She sipped her wine uneasily as she listened to the sobbing; hated anyone to cry, least of all today, when she herself had so much joy to share. Could the girl be pregnant, too, but perhaps not want her baby, and that surly man beside her be the unwilling angry father? She suddenly rummaged in her handbag, drew out her handkerchief. This girl was in distress, nose running into her mouth, tears soaking into her shirt, and with nothing but her sleeve to mop them up. She might not know the Italian word for hankie, but that needn’t stop her offering it.

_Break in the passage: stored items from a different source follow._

From an optimization exercise on the open Yosys and OpenROAD flow, aimed at small area and few clock cycles; shortcuts taken in it are not production practice.
Function was checked by simulation only, so behaviour that the tests miss may differ from the original.

==> try-xenon: inputs <==
// sorted_timed_command_queue_unit
module sorted_timed_command_queue_unit (
  input  logic         clk,
  input  logic         rst_n,
  input  logic         in_tvalid,
  output logic         in_tready,
  input  logic [119:0] in_tdata,
  input  logic [1:0]   in_tuser,
  output logic         out_tvalid,
  input  logic         out_tready,
  output logic [63:0]  out_tdata,
  output logic [1:0]   out_tuser
);
==> module sorted_timed_command_queue_unit, before the edit <==
module sorted_timed_command_queue_unit (
  input  logic         clk,
  input  logic         rst_n,
  input  logic         in_tvalid,
  output logic         in_tready,
  input  logic [119:0] in_tdata,
  input  logic [1:0]   in_tuser,
  output logic         out_tvalid,
  input  logic         out_tready,
  output logic [63:0]  out_tdata,
  output logic [1:0]   out_tuser
);
  localparam int N = 16;
  logic [31:0] in_now, in_delay, in_pay;
  logic [7:0]  in_cmd, in_sub;
  logic [3:0]  in_slot;
  assign in_now   = in_tdata[31:0];
  assign in_delay = in_tdata[63:32];
  assign in_cmd   = in_tdata[71:64];
  assign in_sub   = in_tdata[79:72];
  assign in_pay   = in_tdata[111:80];
  assign in_slot  = in_tdata[115:112];
  logic is_add, is_rem, is_poll;
  assign is_add  = (in_tuser == 2'd0);
  assign is_rem  = (in_tuser == 2'd1);
  assign is_poll = (in_tuser == 2'd2);
  logic [31:0]  due_q  [N];
  logic [7:0]   cmd_q  [N];
  logic [7:0]   sub_q  [N];
  logic [31:0]  pay_q  [N];
  logic [N-1:0] valid_q;
  logic [3:0]   perm_q [N];
  logic [4:0]   count_q;
  logic         out_tvalid_q;
  logic [1:0]   status_q;
  logic [3:0]   slot_q;
  logic [N-1:0] pop_q;
  logic in_fire;
  assign in_tready = !out_tvalid_q || out_tready;
  assign in_fire   = in_tvalid && in_tready;
  logic [32:0] sum;
  logic        sat;
  assign sum = {1'b0, in_now} + {1'b0, in_delay | {32{is_poll}}};
  assign sat = sum[32] && !is_poll;
  function automatic logic gt32(input logic [31:0] a, input logic [31:0] b);
    logic c;
    c = 1'b0;
    for (int i = 0; i < 32; i++) c = (a[i] & ~b[i]) | (a[i] & c) | (~b[i] & c);
    gt32 = c;
  endfunction
  logic [N-1:0] le;
  always_comb begin
    for (int j = 0; j < N; j++) le[j] = sat || !gt32(due_q[j], sum[31:0]);
  end
  logic [N-1:0] held, thr;
  logic [3:0]   pos;
  always_comb begin
    for (int r = 0; r < N; r++) begin
      held[r] = (5'(r) < count_q);
      thr[r]  = held[r] && le[perm_q[r]];
    end
    pos[3] = thr[7];
    pos[2] = (thr[3] && !thr[7]) || thr[11];
    pos[1] = (thr[1] && !thr[3]) || (thr[5] && !thr[7]) || (thr[9] && !thr[11]) || thr[13];
    pos[0] = 1'b0;
    for (int r = 0; r < N; r += 2) begin
      pos[0] = pos[0] || (thr[r] && ((r == N - 2) || !thr[r + 1]));
    end
  end
  logic [N-1:0] free_oh;
  logic [3:0]   free_idx;
  always_comb begin
    logic seen;
    seen     = 1'b0;
    free_idx = '0;
    for (int j = 0; j < N; j++) begin
      free_oh[j] = !valid_q[j] && !seen;
      if (free_oh[j]) free_idx = 4'(j);
      seen       = seen || !valid_q[j];
    end
  end
  logic [3:0]   drank;
  logic [3:0]   dslot;
  logic [N-1:0] dslot_oh, head_oh;
  assign drank = is_poll ? 4'd0 : in_slot;
  assign dslot = perm_q[drank];
  always_comb begin
    for (int j = 0; j < N; j++) begin
      dslot_oh[j] = (dslot == 4'(j));
      head_oh[j]  = (perm_q[0] == 4'(j));
    end
  end
  logic full, head_due, slot_ok, add_ok, del_ok, pop;
  assign full     = (count_q == 5'd16);
  assign head_due = sum[32] && thr[0];
  assign slot_ok  = ({1'b0, in_slot} < count_q);
  assign add_ok   = in_fire && is_add && !full;
  assign pop      = is_poll && head_due;
  assign del_ok   = in_fire && ((is_rem && slot_ok) || pop);
  always_ff @(posedge clk) begin
    for (int j = 0; j < N; j++) begin
      if (add_ok && free_oh[j]) begin
        due_q[j] <= sum[31:0] | {32{sat}};
        cmd_q[j] <= in_cmd;
        sub_q[j] <= in_sub;
        pay_q[j] <= in_pay;
      end
    end
  end
  always_ff @(posedge clk) begin
    for (int r = 0; r < N; r++) begin
      if (add_ok) begin
        if (!thr[r]) begin
          if (r == 0 || thr[(r + N - 1) % N]) perm_q[r] <= free_idx;
          else                                perm_q[r] <= perm_q[(r + N - 1) % N];
        end
      end else if (del_ok) begin
        if (4'(r) >= drank)   perm_q[r] <= perm_q[(r + 1) % N];
      end
    end
  end
  always_ff @(posedge clk) begin
    if (!rst_n) begin
      valid_q      <= '0;
      count_q      <= '0;
      out_tvalid_q <= 1'b0;
    end else begin
      if (add_ok) begin
        valid_q <= valid_q | free_oh;
        count_q <= count_q + 5'd1;
      end else if (del_ok) begin
        valid_q <= valid_q & ~dslot_oh;
        count_q <= count_q - 5'd1;
      end
      out_tvalid_q <= in_fire || (out_tvalid_q && !out_tready);
    end
  end
  always_ff @(posedge clk) begin
    if (in_fire) begin
      if (is_add)       status_q <= full ? 2'd1 : 2'd0;
      else if (is_rem)  status_q <= slot_ok ? 2'd0 : 2'd2;
      else if (is_poll) status_q <= head_due ? 2'd0 : 2'd3;
      else              status_q <= 2'd3;
      slot_q <= (is_add && !full) ? pos : 4'd0;
      pop_q  <= pop ? head_oh : '0;
    end
  end
  logic [7:0]  ocmd, osub;
  logic [31:0] opay;
  always_comb begin
    ocmd = '0;
    osub = '0;
    opay = '0;
    for (int j = 0; j < N; j++) begin
      ocmd = ocmd | (cmd_q[j] & {8{pop_q[j]}});
      osub = osub | (sub_q[j] & {8{pop_q[j]}});
      opay = opay | (pay_q[j] & {32{pop_q[j]}});
    end
  end
  assign out_tvalid = out_tvalid_q;
  assign out_tuser  = status_q;
  assign out_tdata  = {7'd0, count_q, opay, osub, ocmd, slot_q};
endmodule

‘Th … Thanks,’ the girl said, startled, as she scoured her nose and eyes, edged her chair round sideways, so it was almost touching Mary’s.
‘You’re English!’
‘Yes. And I never cry on principle, least of all in public.’ She was laughing now, as well as still half-crying; seemed extremely overwrought, her legs twisted round the chair-rungs, an ashtray full of mangled cigarette-ends beside her empty glass.
‘Well, it’s very nice to meet you. My name’s Mary Hampton.’
‘Nial.’
‘I beg your pardon?’
‘My name. Blame it on my father. In fact, you won’t go too far wrong if you blame everything on him.’
‘Cut it out, Nial, can’t you? The whole of Rome doesn’t want to hear your hang-ups.’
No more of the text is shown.